Exercise data Block Start

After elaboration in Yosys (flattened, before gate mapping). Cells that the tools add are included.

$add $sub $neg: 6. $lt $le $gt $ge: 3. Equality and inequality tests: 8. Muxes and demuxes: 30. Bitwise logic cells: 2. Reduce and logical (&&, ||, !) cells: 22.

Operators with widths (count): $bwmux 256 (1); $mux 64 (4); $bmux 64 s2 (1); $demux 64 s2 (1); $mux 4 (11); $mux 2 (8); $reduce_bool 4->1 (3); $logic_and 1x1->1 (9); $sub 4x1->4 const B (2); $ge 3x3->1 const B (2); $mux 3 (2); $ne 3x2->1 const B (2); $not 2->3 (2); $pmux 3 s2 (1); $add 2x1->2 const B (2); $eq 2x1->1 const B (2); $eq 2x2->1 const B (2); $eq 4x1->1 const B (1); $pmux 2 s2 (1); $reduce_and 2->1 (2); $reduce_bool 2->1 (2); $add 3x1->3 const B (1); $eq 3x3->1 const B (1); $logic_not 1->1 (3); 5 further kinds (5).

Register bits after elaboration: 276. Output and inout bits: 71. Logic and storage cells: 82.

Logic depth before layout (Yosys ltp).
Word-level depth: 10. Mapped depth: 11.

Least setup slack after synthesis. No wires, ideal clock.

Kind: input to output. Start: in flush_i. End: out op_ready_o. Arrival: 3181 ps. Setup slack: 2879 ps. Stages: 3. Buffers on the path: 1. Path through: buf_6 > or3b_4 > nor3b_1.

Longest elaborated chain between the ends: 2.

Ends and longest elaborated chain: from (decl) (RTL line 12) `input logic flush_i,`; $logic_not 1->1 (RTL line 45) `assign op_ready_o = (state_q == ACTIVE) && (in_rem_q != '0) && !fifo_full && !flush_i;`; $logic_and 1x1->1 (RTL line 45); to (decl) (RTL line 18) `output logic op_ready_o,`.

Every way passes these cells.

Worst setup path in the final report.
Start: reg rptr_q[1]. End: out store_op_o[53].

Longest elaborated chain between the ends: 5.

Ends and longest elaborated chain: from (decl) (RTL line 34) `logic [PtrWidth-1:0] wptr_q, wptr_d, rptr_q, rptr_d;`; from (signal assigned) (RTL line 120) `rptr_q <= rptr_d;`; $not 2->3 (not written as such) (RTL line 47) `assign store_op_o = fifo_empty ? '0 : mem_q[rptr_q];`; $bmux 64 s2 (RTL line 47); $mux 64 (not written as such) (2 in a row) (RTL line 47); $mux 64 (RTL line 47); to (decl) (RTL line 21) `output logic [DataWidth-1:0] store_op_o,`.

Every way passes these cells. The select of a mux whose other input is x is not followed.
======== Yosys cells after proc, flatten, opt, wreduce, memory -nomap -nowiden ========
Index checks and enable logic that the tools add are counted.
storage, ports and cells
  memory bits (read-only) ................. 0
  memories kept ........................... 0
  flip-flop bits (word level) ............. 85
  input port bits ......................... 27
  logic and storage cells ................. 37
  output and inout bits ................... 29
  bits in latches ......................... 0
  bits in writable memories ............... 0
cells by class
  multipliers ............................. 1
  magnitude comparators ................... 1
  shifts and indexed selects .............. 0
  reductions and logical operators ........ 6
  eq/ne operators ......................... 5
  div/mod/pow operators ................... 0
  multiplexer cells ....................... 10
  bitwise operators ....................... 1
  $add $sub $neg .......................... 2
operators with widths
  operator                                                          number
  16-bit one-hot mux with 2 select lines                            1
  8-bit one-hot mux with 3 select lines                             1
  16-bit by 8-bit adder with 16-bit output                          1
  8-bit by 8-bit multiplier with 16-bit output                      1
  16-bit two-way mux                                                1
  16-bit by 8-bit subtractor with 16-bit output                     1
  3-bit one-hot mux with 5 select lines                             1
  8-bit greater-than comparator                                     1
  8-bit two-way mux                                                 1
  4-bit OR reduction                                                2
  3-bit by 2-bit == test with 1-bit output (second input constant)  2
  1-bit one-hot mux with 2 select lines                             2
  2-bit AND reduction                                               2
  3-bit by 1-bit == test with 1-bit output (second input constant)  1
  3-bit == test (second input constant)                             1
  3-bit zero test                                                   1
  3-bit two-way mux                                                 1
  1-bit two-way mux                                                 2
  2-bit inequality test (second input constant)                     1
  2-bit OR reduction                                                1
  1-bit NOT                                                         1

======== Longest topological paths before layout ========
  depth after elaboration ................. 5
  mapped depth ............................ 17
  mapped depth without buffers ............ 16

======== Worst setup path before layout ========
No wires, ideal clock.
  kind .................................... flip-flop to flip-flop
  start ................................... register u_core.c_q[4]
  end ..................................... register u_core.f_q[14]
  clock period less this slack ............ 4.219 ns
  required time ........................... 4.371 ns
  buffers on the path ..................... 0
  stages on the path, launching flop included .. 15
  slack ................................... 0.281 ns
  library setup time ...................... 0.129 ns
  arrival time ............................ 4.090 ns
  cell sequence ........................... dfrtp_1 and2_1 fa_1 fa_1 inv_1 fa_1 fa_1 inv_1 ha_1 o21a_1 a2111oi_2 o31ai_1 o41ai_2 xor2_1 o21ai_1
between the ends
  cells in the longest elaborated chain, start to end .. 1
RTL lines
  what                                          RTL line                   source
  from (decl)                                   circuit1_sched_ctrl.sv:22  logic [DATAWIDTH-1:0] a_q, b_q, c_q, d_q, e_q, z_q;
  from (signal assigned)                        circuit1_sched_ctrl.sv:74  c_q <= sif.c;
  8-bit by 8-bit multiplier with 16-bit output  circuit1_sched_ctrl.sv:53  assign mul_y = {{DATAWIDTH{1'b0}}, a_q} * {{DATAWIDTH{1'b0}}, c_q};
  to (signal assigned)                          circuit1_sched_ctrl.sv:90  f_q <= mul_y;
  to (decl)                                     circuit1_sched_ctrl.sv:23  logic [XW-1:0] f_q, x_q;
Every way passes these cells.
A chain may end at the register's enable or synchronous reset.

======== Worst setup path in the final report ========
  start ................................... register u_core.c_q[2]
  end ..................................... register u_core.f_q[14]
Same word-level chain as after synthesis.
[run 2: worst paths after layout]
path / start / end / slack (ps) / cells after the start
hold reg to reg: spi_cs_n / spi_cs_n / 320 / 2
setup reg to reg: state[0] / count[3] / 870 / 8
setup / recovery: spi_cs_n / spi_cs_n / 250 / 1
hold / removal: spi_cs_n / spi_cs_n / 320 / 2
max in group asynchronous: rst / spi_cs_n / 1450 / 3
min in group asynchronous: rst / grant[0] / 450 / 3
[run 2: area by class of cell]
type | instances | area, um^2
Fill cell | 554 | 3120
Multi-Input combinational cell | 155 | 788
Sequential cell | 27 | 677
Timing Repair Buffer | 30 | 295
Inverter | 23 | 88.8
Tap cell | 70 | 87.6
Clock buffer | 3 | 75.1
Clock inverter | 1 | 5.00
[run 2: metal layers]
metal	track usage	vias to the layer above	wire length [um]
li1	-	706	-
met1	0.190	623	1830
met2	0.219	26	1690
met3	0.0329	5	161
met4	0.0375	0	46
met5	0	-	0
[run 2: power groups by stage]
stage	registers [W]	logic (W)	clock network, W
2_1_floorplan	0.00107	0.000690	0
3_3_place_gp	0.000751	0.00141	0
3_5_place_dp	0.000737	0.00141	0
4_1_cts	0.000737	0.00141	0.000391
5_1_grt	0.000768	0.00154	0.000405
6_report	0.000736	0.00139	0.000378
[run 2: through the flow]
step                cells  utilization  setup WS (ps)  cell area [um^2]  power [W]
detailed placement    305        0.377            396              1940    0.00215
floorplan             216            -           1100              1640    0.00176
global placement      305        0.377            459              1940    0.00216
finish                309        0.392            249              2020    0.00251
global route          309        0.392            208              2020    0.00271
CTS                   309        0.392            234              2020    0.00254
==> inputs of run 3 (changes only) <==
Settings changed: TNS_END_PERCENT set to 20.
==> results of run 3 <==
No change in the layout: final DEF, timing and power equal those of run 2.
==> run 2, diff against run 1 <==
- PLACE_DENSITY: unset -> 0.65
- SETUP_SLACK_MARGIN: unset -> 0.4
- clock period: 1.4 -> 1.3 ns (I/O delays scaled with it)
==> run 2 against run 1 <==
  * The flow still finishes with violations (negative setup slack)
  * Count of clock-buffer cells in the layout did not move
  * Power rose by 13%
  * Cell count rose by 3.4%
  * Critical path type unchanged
===== src/rtl/fc_layer_sequencer.sv =====
// fc_layer_sequencer
//   Sequences one fully-connected layer through the 16-lane MAC neuron
//   datapath. Each neuron's IN_LEN inputs are split into CHUNKS = IN_LEN/16
//   chunks. The block issues act/weight/bias RAM reads (read latency 1),
//   accumulates the per-chunk ALU results with 16-bit saturation, and presents
//   one result per neuron on a valid/ready port.
//
//   Optional feature: define RELU_EN to clamp negative results to 0 at the
//   output port. The accumulator itself is not altered.
//
// Ports
//   clk, rst       clock (rising edge) and synchronous active-high reset
//   start          begin a layer; sampled only in IDLE
//   busy           high in every state except IDLE
//   done           one-cycle pulse after the last neuron handshake
//   rd_en          read strobe to the act/weight/bias RAMs
//   act_addr       activation chunk index
//   w_addr         weight address = neuron*CHUNKS + chunk
//   b_addr         bias address = neuron index
//   alu_bias_en    gates the bias into the datapath during the chunk-0 data cycle
//   alu_result     signed datapath result for the chunk read in the previous cycle
//   out_valid      neuron result available
//   out_ready      consumer accepts the result
//   out_data       signed neuron result
//   out_addr       neuron index of out_data
module fc_layer_sequencer #(
    parameter int IN_LEN  = 64,
    parameter int OUT_LEN = 10,
    localparam int CHUNKS = IN_LEN / 16,
    localparam int AAW    = $clog2(CHUNKS),
    localparam int WAW    = $clog2(OUT_LEN * CHUNKS),
    localparam int OAW    = $clog2(OUT_LEN)
) (
    input  logic              clk,
    input  logic              rst,
    input  logic              start,
    output logic              busy,
    output logic              done,
    output logic              rd_en,
    output logic [AAW-1:0]    act_addr,
    output logic [WAW-1:0]    w_addr,
    output logic [OAW-1:0]    b_addr,
    output logic              alu_bias_en,
    input  logic [15:0]       alu_result,
    output logic              out_valid,
    input  logic              out_ready,
    output logic [15:0]       out_data,
    output logic [OAW-1:0]    out_addr
);

    localparam logic [2:0] IDLE = 3'd0;
    localparam logic [2:0] LOAD = 3'd1;
    localparam logic [2:0] LAST = 3'd2;
    localparam logic [2:0] OUT  = 3'd3;
    localparam logic [2:0] DONE = 3'd4;

    logic [2:0]         state;
    logic [OAW-1:0]     neuron;
    logic [AAW-1:0]     chunk;
    logic signed [15:0] acc;
    logic               cap_vld;
    logic               bias_en;
    logic signed [16:0] sum;
    logic signed [15:0] acc_sat;
    logic signed [15:0] res;

    // 17-bit sum; the top two bits disagree only on overflow.
    always_comb begin
        sum = {acc[15], acc} + {alu_result[15], alu_result};
        case (sum[16:15])
            2'b01:   acc_sat = 16'sh7FFF;
            2'b10:   acc_sat = 16'sh8000;
            default: acc_sat = sum[15:0];
        endcase
    end

`ifdef RELU_EN
    always_comb res = acc[15] ? '0 : acc;
`else
    always_comb res = acc;
`endif

    always_ff @(posedge clk) begin
        if (rst) begin
            state   <= IDLE;
            neuron  <= '0;
            chunk   <= '0;
            acc     <= '0;
            cap_vld <= 1'b0;
            bias_en <= 1'b0;
        end else begin
            cap_vld <= rd_en;
            bias_en <= rd_en && (chunk == '0);
            if (cap_vld)
                acc <= acc_sat;
            case (state)
                IDLE: if (start) begin
                    state  <= LOAD;
                    neuron <= '0;
                    chunk  <= '0;
                    acc    <= '0;
                end
                LOAD: if (chunk == AAW'(CHUNKS - 1)) begin
                    chunk <= '0;
                    state <= LAST;
                end else begin
                    chunk <= chunk + 1'b1;
                end
                LAST: state <= OUT;
                OUT: if (out_ready) begin
                    if (neuron == OAW'(OUT_LEN - 1)) begin
                        state <= DONE;
                    end else begin
                        neuron <= neuron + 1'b1;
                        chunk  <= '0;
                        acc    <= '0;
                        state  <= LOAD;
                    end
                end
                DONE:    state <= IDLE;
                default: state <= IDLE;
            endcase
        end
    end

    assign busy        = (state != IDLE);
    assign done        = (state == DONE);
    assign rd_en       = (state == LOAD);
    assign act_addr    = chunk;
    assign w_addr      = WAW'(int'(neuron) * CHUNKS + int'(chunk));
    assign b_addr      = neuron;
    assign alu_bias_en = bias_en;
    assign out_valid   = (state == OUT);
    assign out_data    = out_valid ? res : '0;
    assign out_addr    = out_valid ? neuron : '0;

endmodule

Exercise data Block End

Retype the listing from its first line onward, stopping after the line that contains "Least setup slack" has been retyped in full.

-- Result below --
After elaboration in Yosys (flattened, before gate mapping). Cells that the tools add are included.

$add $sub $neg: 6. $lt $le $gt $ge: 3. Equality and inequality tests: 8. Muxes and demuxes: 30. Bitwise logic cells: 2. Reduce and logical (&&, ||, !) cells: 22.

Operators with widths (count): $bwmux 256 (1); $mux 64 (4); $bmux 64 s2 (1); $demux 64 s2 (1); $mux 4 (11); $mux 2 (8); $reduce_bool 4->1 (3); $logic_and 1x1->1 (9); $sub 4x1->4 const B (2); $ge 3x3->1 const B (2); $mux 3 (2); $ne 3x2->1 const B (2); $not 2->3 (2); $pmux 3 s2 (1); $add 2x1->2 const B (2); $eq 2x1->1 const B (2); $eq 2x2->1 const B (2); $eq 4x1->1 const B (1); $pmux 2 s2 (1); $reduce_and 2->1 (2); $reduce_bool 2->1 (2); $add 3x1->3 const B (1); $eq 3x3->1 const B (1); $logic_not 1->1 (3); 5 further kinds (5).

Register bits after elaboration: 276. Output and inout bits: 71. Logic and storage cells: 82.

Logic depth before layout (Yosys ltp).
Word-level depth: 10. Mapped depth: 11.

Least setup slack after synthesis. No wires, ideal clock.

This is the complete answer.